(DATASET EXCERPTS begins)
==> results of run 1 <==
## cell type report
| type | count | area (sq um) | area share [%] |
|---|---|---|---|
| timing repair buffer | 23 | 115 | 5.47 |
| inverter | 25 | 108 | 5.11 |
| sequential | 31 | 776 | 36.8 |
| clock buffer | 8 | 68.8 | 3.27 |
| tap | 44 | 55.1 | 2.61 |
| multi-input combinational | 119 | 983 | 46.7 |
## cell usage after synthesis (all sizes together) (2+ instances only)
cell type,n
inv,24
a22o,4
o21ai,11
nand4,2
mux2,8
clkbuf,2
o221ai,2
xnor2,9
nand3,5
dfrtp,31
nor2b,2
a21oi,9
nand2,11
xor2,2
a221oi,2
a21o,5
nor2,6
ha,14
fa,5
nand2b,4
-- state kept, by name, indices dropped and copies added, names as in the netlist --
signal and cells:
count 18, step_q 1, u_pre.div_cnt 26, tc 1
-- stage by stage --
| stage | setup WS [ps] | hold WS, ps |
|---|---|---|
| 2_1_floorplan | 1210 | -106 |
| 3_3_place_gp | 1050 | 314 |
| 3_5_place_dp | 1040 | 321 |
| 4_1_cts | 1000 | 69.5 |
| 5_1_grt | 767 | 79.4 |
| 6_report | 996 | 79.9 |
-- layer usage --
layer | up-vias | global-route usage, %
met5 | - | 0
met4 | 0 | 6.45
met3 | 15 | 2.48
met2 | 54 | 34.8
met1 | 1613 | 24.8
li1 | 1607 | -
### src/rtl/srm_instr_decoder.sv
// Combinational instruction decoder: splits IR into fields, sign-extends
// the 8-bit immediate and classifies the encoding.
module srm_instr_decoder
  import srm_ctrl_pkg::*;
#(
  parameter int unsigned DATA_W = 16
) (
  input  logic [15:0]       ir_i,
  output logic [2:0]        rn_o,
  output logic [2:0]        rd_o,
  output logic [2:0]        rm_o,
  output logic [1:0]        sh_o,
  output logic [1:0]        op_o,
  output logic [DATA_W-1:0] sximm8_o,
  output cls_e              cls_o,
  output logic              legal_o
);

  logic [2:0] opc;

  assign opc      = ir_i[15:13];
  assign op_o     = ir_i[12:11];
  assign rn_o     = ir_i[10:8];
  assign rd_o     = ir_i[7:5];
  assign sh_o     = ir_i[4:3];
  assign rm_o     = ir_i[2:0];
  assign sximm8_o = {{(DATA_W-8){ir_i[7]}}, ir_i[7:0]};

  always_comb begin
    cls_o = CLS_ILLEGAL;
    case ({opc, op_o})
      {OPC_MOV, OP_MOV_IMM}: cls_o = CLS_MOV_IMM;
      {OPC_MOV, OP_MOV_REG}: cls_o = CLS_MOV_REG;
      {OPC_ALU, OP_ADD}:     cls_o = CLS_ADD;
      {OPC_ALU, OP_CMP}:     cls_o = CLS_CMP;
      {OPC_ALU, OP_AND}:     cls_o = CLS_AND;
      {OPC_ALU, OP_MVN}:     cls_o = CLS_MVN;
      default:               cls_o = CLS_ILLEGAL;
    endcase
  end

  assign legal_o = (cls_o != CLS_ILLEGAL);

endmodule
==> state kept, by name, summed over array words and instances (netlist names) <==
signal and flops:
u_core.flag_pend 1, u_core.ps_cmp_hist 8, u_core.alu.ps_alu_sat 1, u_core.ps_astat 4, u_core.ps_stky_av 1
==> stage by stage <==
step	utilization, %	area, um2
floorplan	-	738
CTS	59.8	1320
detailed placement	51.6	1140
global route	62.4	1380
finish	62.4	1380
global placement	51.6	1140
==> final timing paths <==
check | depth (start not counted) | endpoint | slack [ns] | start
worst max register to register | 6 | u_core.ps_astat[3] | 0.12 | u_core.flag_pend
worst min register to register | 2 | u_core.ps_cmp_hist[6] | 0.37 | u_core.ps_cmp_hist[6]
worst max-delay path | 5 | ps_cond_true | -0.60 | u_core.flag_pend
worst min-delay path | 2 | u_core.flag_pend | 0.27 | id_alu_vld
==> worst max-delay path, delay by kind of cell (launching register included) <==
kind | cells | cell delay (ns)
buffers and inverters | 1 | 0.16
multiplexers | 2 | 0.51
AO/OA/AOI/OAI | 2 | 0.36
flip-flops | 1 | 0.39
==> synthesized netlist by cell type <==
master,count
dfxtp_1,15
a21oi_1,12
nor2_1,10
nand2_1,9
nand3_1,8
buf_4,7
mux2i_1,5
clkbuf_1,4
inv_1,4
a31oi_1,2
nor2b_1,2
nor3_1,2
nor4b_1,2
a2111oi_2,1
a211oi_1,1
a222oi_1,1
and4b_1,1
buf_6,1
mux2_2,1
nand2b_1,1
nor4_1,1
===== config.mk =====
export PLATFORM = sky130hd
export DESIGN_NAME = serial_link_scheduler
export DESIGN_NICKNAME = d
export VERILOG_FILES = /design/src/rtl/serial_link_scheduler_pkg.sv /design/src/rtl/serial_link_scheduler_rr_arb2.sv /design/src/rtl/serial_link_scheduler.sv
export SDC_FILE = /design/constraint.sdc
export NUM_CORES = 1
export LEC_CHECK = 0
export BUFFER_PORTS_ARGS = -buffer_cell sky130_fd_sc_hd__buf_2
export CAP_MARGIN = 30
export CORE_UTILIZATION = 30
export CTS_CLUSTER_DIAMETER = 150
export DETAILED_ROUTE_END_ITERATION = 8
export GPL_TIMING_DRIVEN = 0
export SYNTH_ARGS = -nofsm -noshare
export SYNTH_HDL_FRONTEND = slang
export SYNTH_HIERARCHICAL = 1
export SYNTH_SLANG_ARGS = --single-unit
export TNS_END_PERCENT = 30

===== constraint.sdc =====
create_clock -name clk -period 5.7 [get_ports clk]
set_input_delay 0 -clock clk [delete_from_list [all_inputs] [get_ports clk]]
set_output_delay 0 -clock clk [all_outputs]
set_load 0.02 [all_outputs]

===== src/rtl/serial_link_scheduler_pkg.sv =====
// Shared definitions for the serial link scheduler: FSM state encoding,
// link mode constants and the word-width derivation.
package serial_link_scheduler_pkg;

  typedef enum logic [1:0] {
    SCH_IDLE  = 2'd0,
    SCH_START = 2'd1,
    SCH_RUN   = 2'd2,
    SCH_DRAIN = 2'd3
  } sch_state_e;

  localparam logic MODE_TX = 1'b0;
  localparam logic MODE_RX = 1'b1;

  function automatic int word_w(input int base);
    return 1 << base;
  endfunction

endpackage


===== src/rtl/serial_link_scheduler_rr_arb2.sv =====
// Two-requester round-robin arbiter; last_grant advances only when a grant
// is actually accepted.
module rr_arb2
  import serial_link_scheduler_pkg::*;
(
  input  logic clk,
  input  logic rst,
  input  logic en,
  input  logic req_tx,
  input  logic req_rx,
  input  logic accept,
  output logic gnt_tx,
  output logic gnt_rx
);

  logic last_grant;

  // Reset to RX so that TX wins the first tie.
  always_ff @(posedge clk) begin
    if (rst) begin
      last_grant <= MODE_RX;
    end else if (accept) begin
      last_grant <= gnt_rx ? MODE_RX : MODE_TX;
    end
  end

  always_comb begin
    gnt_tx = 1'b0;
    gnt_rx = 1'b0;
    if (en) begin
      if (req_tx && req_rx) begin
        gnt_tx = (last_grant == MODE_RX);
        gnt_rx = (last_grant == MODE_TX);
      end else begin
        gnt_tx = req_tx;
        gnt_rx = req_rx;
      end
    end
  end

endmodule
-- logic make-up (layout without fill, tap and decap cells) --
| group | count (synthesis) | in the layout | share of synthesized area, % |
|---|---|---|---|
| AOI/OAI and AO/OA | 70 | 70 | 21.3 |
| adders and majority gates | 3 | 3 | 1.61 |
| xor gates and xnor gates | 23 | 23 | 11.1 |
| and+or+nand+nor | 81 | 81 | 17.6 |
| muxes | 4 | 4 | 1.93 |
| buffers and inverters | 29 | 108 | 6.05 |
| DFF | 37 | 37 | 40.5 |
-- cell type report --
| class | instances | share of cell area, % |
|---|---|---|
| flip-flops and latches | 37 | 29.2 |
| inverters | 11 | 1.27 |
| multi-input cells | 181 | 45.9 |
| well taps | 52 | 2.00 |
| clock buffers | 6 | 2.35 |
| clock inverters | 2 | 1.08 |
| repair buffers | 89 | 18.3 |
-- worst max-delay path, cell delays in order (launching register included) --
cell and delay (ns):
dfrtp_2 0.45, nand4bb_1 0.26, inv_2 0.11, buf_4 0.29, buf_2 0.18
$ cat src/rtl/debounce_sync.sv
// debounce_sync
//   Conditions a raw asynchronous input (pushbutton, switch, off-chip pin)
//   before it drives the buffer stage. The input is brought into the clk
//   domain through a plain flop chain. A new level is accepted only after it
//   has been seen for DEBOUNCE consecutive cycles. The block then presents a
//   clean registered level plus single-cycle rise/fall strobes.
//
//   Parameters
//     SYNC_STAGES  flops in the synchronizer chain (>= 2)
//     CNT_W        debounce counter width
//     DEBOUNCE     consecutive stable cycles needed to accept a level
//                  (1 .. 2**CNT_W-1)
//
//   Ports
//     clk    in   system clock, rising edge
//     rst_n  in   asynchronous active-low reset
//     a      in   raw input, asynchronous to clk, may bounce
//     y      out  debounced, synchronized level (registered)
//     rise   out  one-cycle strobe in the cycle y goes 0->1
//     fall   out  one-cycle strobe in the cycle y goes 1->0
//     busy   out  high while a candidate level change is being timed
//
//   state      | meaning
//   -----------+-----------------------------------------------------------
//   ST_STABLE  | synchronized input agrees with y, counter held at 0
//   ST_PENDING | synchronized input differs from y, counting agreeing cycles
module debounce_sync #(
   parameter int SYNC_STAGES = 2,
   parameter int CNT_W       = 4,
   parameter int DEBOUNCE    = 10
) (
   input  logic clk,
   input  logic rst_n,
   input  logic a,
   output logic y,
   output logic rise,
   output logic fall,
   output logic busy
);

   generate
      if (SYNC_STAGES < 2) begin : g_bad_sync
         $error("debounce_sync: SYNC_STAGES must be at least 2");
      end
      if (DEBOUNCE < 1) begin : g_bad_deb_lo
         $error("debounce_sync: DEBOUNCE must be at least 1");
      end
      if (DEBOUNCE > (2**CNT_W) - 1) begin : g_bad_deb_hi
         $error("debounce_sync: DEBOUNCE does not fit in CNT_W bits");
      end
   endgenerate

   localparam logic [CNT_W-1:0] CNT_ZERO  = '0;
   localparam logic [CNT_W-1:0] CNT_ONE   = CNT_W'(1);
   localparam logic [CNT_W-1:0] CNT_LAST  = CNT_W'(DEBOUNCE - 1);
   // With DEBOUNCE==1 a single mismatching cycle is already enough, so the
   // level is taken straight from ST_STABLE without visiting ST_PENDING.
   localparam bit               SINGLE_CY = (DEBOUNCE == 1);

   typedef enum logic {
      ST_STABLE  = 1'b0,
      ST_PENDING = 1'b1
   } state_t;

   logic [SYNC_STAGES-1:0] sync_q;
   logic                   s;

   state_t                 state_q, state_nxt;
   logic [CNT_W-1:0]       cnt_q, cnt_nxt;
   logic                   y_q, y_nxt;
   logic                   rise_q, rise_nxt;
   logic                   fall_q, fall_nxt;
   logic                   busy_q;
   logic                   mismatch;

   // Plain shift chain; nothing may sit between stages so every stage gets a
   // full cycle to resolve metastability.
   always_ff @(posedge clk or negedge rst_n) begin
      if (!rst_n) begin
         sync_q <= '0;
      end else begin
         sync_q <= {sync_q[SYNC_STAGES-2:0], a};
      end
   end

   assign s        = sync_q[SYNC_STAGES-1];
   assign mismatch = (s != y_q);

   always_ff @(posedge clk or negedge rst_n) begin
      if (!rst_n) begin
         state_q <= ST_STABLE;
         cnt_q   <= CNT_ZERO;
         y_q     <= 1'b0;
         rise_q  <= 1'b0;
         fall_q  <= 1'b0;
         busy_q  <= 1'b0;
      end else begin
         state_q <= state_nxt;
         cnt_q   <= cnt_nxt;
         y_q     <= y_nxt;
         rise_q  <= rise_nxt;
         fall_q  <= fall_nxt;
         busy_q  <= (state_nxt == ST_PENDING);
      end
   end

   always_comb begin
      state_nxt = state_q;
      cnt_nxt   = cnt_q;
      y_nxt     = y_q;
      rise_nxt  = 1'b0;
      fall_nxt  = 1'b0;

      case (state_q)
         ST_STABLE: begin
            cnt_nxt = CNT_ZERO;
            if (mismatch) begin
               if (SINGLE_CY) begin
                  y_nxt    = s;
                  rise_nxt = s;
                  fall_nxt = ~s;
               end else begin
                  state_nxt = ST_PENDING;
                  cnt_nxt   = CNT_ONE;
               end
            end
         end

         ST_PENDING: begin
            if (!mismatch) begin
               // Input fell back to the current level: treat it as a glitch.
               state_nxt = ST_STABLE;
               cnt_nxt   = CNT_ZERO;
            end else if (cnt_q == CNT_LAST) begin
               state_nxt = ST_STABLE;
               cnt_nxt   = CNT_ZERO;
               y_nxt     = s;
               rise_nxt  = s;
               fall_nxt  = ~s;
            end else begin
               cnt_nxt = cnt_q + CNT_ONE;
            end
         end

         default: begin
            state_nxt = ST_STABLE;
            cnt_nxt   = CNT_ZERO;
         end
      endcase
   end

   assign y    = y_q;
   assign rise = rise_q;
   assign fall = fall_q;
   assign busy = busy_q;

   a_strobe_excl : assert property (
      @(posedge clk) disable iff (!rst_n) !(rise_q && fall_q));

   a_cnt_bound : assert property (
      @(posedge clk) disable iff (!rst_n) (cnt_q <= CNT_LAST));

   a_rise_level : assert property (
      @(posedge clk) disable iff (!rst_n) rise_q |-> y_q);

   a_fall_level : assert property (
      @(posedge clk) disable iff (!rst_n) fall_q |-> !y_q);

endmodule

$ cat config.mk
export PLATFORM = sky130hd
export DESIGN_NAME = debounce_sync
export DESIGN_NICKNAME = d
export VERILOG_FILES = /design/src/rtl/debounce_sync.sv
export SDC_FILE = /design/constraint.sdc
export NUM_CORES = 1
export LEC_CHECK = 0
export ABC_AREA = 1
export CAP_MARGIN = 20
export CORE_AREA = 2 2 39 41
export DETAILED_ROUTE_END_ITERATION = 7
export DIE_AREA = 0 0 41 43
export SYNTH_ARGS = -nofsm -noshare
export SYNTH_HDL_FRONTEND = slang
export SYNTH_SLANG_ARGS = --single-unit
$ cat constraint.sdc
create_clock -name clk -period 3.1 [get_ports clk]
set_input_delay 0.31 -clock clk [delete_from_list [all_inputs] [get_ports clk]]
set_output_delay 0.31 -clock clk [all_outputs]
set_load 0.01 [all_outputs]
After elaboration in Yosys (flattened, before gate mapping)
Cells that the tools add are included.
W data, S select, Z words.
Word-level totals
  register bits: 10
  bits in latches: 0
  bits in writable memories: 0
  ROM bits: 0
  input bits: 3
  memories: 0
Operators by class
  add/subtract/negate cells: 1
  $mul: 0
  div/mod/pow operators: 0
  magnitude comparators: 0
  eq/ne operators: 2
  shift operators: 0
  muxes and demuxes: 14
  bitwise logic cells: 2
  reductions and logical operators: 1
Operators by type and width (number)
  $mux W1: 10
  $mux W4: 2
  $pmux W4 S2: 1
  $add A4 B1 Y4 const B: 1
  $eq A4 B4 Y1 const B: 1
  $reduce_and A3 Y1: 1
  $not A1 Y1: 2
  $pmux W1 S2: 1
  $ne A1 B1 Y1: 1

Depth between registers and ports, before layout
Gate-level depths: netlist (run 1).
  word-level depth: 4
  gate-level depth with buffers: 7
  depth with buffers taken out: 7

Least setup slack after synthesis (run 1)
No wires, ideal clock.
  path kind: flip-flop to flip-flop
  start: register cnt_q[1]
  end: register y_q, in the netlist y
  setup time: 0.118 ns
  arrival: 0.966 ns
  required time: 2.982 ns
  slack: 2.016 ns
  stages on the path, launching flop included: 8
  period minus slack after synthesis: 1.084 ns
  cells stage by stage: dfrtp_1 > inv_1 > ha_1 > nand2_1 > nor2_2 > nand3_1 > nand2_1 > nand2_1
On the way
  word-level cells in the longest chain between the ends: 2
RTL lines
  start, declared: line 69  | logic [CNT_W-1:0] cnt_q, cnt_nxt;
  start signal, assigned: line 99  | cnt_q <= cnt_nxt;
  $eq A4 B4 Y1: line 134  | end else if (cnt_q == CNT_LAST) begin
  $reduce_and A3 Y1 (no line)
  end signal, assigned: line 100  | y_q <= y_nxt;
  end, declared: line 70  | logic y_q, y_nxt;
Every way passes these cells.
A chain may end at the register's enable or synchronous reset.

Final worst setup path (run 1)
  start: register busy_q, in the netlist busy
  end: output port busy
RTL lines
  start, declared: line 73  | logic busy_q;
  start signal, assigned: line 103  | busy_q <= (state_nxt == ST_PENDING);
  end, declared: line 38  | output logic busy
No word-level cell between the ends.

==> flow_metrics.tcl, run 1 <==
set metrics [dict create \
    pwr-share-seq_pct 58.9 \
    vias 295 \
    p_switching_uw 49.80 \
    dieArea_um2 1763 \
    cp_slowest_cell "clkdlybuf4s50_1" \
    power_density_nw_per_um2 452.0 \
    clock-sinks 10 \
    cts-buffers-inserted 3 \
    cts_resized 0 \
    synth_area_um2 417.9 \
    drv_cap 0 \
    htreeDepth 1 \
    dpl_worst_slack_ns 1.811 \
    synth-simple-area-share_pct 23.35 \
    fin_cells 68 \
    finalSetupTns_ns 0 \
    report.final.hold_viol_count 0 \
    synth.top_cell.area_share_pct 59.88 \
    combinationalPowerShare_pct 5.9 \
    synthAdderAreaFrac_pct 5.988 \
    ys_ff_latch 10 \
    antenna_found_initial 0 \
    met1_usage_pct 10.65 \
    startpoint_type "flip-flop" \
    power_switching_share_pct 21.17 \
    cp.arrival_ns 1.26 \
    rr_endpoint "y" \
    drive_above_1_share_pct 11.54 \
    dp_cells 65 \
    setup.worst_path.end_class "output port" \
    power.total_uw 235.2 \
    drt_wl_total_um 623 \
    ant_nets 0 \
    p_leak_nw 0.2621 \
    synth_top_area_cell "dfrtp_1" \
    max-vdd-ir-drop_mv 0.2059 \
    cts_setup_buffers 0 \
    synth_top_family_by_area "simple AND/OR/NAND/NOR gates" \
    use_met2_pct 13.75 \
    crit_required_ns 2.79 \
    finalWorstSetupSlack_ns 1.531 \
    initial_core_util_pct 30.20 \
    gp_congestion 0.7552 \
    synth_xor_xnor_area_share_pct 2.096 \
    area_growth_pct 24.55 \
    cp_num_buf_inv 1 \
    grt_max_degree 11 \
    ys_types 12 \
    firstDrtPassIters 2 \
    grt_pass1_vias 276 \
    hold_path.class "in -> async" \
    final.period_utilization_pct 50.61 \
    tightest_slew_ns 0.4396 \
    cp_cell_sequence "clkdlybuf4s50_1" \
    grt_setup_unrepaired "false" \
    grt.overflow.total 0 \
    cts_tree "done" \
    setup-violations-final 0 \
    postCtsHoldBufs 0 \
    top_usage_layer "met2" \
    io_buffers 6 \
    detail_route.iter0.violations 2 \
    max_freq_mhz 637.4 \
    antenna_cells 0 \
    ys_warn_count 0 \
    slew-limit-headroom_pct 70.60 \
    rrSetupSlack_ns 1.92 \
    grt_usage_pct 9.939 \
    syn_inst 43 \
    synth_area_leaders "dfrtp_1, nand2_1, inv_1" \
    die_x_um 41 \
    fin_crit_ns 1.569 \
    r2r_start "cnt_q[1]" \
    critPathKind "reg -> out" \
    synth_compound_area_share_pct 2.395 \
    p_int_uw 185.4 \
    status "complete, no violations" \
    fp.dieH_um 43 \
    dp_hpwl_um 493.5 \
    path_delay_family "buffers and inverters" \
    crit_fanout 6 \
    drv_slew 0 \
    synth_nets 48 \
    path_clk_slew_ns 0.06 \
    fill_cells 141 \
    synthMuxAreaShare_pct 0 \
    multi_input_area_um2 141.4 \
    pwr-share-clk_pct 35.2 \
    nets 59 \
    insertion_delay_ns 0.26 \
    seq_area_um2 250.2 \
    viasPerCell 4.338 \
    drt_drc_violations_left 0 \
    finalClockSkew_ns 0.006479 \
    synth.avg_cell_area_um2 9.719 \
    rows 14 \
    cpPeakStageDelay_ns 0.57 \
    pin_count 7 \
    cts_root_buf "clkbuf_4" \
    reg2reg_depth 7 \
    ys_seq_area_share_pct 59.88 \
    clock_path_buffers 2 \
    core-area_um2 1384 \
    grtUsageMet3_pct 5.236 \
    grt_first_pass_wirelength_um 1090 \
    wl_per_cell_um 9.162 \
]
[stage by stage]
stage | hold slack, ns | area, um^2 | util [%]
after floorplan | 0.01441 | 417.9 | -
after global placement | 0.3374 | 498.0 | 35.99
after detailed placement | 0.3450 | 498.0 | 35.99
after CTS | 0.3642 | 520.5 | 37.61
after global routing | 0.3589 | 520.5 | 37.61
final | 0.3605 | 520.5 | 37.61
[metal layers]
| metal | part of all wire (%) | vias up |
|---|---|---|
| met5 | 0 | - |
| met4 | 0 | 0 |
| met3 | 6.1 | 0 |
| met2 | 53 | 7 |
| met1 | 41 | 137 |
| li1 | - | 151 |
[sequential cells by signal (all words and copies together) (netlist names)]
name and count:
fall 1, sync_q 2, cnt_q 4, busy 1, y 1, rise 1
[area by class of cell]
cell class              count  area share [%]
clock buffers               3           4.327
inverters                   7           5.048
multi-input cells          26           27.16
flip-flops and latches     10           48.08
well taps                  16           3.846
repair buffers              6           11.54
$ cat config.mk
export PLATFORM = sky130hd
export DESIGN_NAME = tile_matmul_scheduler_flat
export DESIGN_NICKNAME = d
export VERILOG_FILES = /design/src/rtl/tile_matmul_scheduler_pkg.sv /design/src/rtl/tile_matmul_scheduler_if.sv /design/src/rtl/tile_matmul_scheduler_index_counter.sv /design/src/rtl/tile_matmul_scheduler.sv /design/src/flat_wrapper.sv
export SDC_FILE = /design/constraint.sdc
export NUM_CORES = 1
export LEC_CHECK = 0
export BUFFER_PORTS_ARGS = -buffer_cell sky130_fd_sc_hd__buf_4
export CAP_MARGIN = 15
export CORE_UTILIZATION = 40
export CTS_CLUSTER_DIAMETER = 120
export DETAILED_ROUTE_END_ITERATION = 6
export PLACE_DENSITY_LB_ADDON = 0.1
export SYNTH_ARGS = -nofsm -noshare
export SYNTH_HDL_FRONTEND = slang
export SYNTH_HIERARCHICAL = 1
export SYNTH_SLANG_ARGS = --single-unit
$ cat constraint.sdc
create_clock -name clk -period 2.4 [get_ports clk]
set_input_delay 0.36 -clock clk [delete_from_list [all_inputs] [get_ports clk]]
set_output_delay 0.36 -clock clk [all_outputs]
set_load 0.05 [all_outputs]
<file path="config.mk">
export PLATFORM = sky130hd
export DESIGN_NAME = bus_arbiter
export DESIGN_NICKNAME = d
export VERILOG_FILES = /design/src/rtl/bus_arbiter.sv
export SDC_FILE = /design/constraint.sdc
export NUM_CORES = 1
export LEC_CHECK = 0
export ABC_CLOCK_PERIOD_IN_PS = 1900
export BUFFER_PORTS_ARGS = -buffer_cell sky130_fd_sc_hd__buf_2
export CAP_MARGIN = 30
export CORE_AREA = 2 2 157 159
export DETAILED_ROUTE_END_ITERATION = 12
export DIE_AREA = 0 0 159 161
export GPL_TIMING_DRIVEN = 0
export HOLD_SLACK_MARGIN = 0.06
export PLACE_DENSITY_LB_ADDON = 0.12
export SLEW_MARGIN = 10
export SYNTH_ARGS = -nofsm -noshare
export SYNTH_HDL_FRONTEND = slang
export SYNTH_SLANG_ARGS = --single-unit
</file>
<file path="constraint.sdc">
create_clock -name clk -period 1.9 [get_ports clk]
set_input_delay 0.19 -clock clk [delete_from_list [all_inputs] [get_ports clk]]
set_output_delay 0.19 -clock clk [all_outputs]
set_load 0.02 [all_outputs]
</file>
(DATASET EXCERPTS ends)
• [TASK STATEMENT]:
From the records above, reproduce exactly the lines from the one with "-- state kept, by" to the one with "met1 | 1613 | 24.8", both included, and no others.

• [PROBLEM SOLUTION]:
-- state kept, by name, indices dropped and copies added, names as in the netlist --
signal and cells:
count 18, step_q 1, u_pre.div_cnt 26, tc 1
-- stage by stage --
| stage | setup WS [ps] | hold WS, ps |
|---|---|---|
| 2_1_floorplan | 1210 | -106 |
| 3_3_place_gp | 1050 | 314 |
| 3_5_place_dp | 1040 | 321 |
| 4_1_cts | 1000 | 69.5 |
| 5_1_grt | 767 | 79.4 |
| 6_report | 996 | 79.9 |
-- layer usage --
layer | up-vias | global-route usage, %
met5 | - | 0
met4 | 0 | 6.45
met3 | 15 | 2.48
met2 | 54 | 34.8
met1 | 1613 | 24.8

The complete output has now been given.